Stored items
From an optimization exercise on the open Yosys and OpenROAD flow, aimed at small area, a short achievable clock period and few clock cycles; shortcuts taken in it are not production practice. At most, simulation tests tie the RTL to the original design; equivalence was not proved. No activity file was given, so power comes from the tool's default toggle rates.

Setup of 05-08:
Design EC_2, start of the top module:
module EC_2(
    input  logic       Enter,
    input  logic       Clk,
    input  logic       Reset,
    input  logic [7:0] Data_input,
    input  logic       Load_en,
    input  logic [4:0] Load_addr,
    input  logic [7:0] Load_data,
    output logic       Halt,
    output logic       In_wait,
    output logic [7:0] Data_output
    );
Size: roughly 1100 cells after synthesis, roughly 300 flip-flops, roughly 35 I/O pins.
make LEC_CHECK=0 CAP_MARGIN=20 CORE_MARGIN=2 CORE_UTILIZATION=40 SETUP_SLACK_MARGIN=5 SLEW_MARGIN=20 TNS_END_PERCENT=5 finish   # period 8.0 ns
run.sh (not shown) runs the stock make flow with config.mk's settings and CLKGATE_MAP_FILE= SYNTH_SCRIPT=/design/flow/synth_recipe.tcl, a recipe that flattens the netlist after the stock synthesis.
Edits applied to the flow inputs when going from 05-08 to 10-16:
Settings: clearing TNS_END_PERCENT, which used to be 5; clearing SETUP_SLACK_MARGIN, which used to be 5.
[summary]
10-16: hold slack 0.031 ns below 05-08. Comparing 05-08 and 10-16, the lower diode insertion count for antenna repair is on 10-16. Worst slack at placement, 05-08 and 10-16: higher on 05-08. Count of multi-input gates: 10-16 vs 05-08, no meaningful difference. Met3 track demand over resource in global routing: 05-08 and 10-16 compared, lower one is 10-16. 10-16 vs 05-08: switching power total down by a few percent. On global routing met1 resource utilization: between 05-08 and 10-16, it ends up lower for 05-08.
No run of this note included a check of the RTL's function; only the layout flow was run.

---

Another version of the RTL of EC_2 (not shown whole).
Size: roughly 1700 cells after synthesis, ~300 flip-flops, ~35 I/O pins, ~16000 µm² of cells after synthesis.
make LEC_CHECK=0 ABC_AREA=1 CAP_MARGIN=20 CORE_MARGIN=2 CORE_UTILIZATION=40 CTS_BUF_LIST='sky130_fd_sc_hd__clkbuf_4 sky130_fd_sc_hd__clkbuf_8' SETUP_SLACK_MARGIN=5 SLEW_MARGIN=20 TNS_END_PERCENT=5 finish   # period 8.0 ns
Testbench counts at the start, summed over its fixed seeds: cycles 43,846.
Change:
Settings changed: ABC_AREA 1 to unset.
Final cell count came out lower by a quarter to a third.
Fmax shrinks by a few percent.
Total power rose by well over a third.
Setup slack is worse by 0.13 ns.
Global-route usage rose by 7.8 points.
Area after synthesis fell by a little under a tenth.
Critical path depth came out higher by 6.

...

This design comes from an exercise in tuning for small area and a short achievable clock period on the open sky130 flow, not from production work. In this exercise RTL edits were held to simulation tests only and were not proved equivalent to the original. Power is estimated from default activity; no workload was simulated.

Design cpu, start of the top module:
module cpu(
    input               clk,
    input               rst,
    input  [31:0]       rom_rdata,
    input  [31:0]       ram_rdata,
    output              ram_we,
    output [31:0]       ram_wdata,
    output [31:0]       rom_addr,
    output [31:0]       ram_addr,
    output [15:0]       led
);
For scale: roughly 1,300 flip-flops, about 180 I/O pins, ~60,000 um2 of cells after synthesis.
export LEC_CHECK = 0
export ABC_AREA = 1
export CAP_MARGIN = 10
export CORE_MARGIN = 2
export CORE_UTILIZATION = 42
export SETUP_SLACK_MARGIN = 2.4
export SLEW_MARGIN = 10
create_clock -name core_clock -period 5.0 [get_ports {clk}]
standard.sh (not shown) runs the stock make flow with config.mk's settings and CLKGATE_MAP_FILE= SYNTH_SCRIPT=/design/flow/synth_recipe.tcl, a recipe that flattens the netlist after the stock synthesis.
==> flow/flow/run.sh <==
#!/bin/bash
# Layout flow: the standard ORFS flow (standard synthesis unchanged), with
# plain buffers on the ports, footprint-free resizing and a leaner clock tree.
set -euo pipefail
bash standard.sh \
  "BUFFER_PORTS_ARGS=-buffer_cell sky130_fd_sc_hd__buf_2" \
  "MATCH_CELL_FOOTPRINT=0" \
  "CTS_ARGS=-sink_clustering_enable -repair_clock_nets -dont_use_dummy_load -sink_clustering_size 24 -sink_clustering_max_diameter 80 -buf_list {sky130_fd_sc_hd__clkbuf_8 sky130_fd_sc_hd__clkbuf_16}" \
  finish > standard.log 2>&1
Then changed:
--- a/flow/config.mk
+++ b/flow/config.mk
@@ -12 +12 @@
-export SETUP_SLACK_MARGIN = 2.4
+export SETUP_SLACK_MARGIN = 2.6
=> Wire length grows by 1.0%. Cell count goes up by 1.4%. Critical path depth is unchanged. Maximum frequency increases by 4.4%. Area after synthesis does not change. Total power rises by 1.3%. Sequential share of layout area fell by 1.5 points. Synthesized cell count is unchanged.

● **TASK TO COMPLETE**
Which lines of the data include the string "module"? Copy each of them.

● **EXERCISE RESPONSE**
Design EC_2, start of the top module:
module EC_2(
Design cpu, start of the top module:
module cpu(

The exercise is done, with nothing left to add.